Tuesday, January 29, 2019

Russia’s Foreign Intelligence Service Assumes Higher Public Profile


Paul Goble

            Staunton, January 29 – Russia’s Foreign Intelligence Service, the SVR, is undergoing a fundamental change under its director Sergey Naryshkin: it is now talking about itself via its press office, something that would have been unthinkable only a few months ago, according to Yevgeny Krutikov. 

            Last week, Naryshkin visited Saudi Arabia, an entirely ordinary event in today’s world, the Vzglyad commentator says. But what was surprising was that this visit was reported by the SVR’s press bureau on its official site and signed by Sergey Ivanov, the head of the press bureau and formerly of Komsomolskaya pravda and Tribuna (vz.ru/politics/2019/1/23/960702.html).

                In the past, not even a mouse escaped from the SVR’s press office, Krutikov says. That doesn’t mean it wasn’t busy. It assisted in books by veterans of the intelligence service, interacted with writers on intelligence questions, “but on the whole beyond the framework of the corporate culture, their activity never went.” 

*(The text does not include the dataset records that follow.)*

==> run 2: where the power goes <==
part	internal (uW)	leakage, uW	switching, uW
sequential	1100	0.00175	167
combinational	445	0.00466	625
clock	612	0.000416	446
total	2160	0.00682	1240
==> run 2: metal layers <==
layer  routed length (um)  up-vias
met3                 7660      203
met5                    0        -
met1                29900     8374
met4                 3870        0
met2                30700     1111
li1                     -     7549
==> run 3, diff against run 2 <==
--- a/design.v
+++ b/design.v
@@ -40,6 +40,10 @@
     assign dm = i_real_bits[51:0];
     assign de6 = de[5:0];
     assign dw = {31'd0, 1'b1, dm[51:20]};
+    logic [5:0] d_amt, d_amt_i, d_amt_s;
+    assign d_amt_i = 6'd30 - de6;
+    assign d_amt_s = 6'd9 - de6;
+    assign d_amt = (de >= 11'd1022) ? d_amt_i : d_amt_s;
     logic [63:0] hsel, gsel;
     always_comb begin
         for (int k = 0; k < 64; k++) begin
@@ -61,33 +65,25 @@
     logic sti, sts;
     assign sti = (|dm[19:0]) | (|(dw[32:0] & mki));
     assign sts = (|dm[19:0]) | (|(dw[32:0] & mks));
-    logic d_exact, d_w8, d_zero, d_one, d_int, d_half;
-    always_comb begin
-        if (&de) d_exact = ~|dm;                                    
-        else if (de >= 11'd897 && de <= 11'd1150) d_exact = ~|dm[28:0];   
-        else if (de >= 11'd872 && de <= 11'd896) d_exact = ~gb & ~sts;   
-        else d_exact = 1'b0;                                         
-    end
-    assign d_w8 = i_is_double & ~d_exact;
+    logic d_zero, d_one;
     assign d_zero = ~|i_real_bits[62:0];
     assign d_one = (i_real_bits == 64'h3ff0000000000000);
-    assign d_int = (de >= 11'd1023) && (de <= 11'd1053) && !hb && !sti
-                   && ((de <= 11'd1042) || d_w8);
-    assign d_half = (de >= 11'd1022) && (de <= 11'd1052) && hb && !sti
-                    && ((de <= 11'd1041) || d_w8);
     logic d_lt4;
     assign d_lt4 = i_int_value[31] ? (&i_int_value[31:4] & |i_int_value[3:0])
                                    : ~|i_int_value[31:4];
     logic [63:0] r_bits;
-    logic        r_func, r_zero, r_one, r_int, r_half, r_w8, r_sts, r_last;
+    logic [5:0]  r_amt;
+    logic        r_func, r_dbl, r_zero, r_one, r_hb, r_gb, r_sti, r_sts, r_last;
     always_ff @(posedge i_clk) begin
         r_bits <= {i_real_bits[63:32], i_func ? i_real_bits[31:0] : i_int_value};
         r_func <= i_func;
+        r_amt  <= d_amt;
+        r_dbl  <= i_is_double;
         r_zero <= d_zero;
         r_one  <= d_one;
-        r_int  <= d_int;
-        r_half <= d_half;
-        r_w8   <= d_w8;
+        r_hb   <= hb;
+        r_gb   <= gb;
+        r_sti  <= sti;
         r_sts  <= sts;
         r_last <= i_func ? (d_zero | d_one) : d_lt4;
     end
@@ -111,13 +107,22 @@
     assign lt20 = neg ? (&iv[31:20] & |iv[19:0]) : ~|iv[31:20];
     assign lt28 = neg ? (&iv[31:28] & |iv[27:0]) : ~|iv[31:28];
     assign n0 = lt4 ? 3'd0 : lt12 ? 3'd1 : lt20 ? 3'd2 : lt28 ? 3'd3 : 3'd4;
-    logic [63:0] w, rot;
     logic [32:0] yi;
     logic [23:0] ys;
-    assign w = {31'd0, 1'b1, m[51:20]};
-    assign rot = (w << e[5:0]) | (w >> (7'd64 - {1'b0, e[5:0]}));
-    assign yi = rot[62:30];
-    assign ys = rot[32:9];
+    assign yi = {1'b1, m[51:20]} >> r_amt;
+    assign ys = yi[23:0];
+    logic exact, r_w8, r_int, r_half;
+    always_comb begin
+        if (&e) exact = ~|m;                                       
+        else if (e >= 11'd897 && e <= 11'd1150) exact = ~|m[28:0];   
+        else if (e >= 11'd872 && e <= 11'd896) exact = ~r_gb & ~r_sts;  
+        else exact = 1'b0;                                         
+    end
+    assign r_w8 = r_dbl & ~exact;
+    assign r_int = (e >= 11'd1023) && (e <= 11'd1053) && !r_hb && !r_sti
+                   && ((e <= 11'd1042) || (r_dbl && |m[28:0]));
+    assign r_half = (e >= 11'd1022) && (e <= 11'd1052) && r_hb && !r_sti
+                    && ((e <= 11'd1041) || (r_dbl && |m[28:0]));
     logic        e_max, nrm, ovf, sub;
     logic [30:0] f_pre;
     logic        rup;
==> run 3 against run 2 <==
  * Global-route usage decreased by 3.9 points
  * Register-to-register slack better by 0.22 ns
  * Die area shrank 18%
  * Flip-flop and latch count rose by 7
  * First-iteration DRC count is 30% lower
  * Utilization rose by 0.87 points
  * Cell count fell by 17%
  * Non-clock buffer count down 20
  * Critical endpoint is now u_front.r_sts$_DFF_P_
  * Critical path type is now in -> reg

            But now the SVR and its press office are changing. Last year, the commentator says, “we unexpectedly found out about the trip of Sergey Narushkin  made to the United States.” And just before New Year’s, there was a television documentary on the SVR and Naryshkin, something that had not happened before.

            Taken together, Krutikov continues, this suggests “a change of the internal corporate culture of intelligence.”  Last year too, Naryshkin “for the first time in history,” acknowledged the intelligence officers serve in Russian embassy. He said they were there for security, but the acknowledgement represented a clear break with the denials of the past.

            Naryshkin himself is a very public person, head of the Russian Historical Society and a frequent guest on Russian television. That alone sets him apart from his predecessors who were typically completely hidden figures. But both Naryshkin’s approach and the new openness of the SVR public affairs office in fact helps increase rather than decrease the protection of secrets.

            By talking about what can’t be avoided, the press office effectively blocks speculation of all kinds about many things, including about things that shouldn’t be discussed, Krutikov argues. Moreover, it makes the SVR more like the intelligence services of other countries rather than something mysterious.

            And perhaps most important, it allows the SVR to be more open and to have a more open corporate culture. “The complete self-isolation of ‘the intelligence society’ never led to any good.” Indeed, it often contributed to mistakes that a more open testing of the waters would have prevented.

                No one should conclude from this that Naryshkin and his agency intend to become like the CIA whose officers engage in all kinds of public activities. That would be completely out of character and even harmful. But some carefully considered steps to greater openness will help preserve rather than to undermine the traditional intelligence culture.

            It is, of course, possible, Krutikov concludes, that what has been on public view is not the result of an intentional plan by the SVR leaders.  “But the role of political intelligence in our time has sharply grown.” And the population needs to know more about it than the images provided by TV serials and movies.

            After all, the GRU has already taken steps in this direction. (See vz.ru/society/2018/12/29/956130.html.)